Tests on treasured corn crops ignite fears in Mexico
                          


As scientists race to increase food production worldwide, new trials to plant genetically-modified corn have stoked anger in Mexico, where the food originated.

 

Some fear Mexico could one day lose the wealth of native varieties it still produces, including red and blue, to a few tough breeds of GM corn.
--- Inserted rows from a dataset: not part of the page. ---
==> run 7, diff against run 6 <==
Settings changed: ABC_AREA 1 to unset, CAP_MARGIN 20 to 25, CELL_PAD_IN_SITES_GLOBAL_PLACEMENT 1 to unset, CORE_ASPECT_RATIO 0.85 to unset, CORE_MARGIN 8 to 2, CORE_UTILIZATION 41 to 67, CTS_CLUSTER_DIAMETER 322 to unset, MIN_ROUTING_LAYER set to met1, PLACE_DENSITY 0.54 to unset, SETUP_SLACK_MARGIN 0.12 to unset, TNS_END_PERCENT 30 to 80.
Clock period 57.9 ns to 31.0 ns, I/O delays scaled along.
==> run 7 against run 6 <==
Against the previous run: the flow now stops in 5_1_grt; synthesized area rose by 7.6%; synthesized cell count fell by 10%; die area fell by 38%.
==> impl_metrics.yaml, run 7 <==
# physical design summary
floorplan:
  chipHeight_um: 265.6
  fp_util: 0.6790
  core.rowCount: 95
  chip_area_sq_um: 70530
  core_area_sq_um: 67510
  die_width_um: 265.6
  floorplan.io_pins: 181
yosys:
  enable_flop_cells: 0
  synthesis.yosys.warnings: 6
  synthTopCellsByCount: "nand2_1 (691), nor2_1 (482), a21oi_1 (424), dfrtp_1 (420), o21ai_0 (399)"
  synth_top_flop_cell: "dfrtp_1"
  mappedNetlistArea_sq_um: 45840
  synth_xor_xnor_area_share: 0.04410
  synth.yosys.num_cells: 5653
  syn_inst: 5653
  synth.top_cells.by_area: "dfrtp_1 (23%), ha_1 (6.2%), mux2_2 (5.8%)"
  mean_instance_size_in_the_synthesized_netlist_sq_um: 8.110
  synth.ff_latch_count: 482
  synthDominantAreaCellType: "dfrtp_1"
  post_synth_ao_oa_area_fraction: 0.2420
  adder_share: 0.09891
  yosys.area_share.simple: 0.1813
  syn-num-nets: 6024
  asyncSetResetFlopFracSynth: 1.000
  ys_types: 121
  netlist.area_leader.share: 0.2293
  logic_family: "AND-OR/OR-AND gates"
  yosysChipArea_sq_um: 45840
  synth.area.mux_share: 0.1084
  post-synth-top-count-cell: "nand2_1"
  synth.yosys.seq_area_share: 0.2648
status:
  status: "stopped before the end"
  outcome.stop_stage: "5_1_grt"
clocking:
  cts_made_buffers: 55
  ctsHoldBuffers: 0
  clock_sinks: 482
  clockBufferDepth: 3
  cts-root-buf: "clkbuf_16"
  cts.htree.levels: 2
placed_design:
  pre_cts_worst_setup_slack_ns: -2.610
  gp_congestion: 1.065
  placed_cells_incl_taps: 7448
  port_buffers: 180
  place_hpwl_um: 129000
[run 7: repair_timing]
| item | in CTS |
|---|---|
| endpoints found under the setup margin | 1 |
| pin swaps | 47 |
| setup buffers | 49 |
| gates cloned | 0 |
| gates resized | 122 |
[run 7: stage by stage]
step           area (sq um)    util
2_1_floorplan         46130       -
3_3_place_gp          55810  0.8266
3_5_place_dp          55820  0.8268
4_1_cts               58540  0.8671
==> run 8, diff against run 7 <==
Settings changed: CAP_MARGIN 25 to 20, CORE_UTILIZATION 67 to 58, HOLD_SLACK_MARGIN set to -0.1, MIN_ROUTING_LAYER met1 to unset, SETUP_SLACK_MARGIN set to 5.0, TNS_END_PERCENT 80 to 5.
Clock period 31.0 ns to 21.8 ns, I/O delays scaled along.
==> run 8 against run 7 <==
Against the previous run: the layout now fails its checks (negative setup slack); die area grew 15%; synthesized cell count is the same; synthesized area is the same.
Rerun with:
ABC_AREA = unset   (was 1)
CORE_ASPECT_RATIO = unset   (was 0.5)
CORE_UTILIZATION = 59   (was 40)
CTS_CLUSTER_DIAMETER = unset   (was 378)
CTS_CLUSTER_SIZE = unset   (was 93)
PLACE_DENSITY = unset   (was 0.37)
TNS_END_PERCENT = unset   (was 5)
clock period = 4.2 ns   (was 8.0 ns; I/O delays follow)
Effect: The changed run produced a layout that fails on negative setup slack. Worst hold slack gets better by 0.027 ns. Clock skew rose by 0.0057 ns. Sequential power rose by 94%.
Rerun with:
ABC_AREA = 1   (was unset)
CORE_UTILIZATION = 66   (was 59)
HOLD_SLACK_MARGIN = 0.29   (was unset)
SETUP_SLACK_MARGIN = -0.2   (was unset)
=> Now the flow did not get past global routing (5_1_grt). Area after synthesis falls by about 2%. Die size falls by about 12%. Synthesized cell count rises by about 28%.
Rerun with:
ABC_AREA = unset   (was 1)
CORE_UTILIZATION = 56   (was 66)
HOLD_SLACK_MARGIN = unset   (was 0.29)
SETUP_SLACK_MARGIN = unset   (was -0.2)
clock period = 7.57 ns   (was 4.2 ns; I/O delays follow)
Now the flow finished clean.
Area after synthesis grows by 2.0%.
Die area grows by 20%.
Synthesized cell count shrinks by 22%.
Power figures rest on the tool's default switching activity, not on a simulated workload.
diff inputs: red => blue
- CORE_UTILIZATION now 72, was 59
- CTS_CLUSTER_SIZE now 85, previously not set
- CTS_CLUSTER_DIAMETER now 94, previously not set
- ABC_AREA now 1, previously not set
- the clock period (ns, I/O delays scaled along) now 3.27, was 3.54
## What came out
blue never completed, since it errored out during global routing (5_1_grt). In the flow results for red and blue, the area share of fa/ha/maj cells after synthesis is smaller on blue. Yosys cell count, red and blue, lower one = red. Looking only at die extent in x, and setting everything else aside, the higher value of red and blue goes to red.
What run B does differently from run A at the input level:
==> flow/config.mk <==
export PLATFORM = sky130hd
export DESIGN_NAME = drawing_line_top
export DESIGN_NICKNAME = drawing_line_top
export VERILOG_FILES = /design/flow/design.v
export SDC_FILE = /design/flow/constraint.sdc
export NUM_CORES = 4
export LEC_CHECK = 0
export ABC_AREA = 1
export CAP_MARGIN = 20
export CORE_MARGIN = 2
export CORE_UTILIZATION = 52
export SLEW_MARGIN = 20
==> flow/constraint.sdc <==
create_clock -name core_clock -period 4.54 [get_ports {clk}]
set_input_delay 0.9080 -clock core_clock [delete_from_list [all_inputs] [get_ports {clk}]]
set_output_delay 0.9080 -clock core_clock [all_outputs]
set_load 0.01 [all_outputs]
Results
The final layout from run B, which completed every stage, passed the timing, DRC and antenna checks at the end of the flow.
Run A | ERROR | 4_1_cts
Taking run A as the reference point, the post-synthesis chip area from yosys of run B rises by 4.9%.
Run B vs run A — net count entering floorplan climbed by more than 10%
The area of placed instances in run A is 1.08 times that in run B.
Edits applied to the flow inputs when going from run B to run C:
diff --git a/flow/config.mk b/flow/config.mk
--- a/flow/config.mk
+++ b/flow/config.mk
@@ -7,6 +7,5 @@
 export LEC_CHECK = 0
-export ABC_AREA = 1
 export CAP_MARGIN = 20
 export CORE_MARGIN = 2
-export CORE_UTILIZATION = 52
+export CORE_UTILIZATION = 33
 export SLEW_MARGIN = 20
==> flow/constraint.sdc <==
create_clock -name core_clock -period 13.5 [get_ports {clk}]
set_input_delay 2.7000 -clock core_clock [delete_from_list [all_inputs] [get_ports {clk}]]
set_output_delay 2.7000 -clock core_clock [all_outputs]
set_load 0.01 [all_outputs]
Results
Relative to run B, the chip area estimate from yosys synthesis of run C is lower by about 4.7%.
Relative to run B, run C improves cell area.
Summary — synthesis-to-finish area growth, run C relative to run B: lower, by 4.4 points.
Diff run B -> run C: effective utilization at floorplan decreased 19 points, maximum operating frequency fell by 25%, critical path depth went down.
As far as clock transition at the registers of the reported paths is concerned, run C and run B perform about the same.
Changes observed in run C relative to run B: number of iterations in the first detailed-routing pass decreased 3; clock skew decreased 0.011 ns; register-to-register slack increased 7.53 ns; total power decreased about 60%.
Hundreds of thousands of subsistence farmers could also be affected.

 

The government this month granted its first 22 permits to agribusinesses Monsanto Co., Dow AgroSciences and Pioneer to carry out tests on GM corn on farms in northern and western Mexico.

 

Mexico is the top producer of white corn, which is used to make its famous flat tortillas, but it imports increasing amounts of yellow corn from the US, mostly for cattle feed.

 

The tests are part of efforts to help the country return to corn self-sufficiency and keep food prices down.

 

The price of corn, often also called maize, has more than doubled since 2007, which prompted tens of thousands to protest the price of tortillas in Mexico last year.

 

"No country should be dependent for its food from other countries," said Ariel Alvarez Morales, head of the Bi-Secretarial Commission on Biosecurity of Genetically-Modified Organisms.

 

"We can take advantage of this biodiversity we have in maize, and part of that can also be through this (GM) technology," Morales said.

 

The US, China and India are among countries that already grow GM crops, while six European countries have banned them.

 

GM crops, also including soy and cotton, are highly controversial, with critics underlining potential risks to health and the environment.

 

Greenpeace has led efforts to protect Mexico's corn after GM traces have turned up in samples of native varieties in the past decade, despite a moratorium on planting GM corn.

 

The new test permits cover more than 10 hectares in northern borderstates and the western top corn-producer of Sinaloa, and the government has pledged to prevent them from contaminating native varieties.

 

However, environmental group Greenpeace claims they risk polluting 31 of more than 50 native seeds, and is filing court motions to withdraw the permits.

 

"The final goal is not to experiment. It's to open the door for these kind of crops, which only benefit the companies, not the producers nor Mexican consumers," Greenpeace campaigner Aleira Lara said.

 

The government should spend more money helping small farmers and protecting native corn, Lara said.

 

Of the country's 1.9 million corn farmers, some 85 percent have less than five hectares of land, according to government figures.

 

As the GM debate rages on, much of Mexico's treasured corn diversity is for now protected in a giant seed bank in central Mexico, which keeps grains of different colours and sizes at freezing temperatures, holding 27,000 samples from across the Americas.

 

"It's a repository of potentially useful genes for future breeding and response to problems...for example in response to climate change," said corn expert Kevin Pixley, at the International Maize and Wheat Improvement Centre, or CIMMYT, in Texcoco, where the bank is located.

 

Scientists also crossbreed grains and advise on more efficient farming techniques to help them survive challenges, such as this summer's severe drought.

 

They say that, in the current climate, Mexican farmers need all the help they can get.

 

"If conserving diversity in the field actually conserves poverty of the farmers by having them grow varieties that are far inferior to those that are available, then I think it's debatable issue," Pixley said.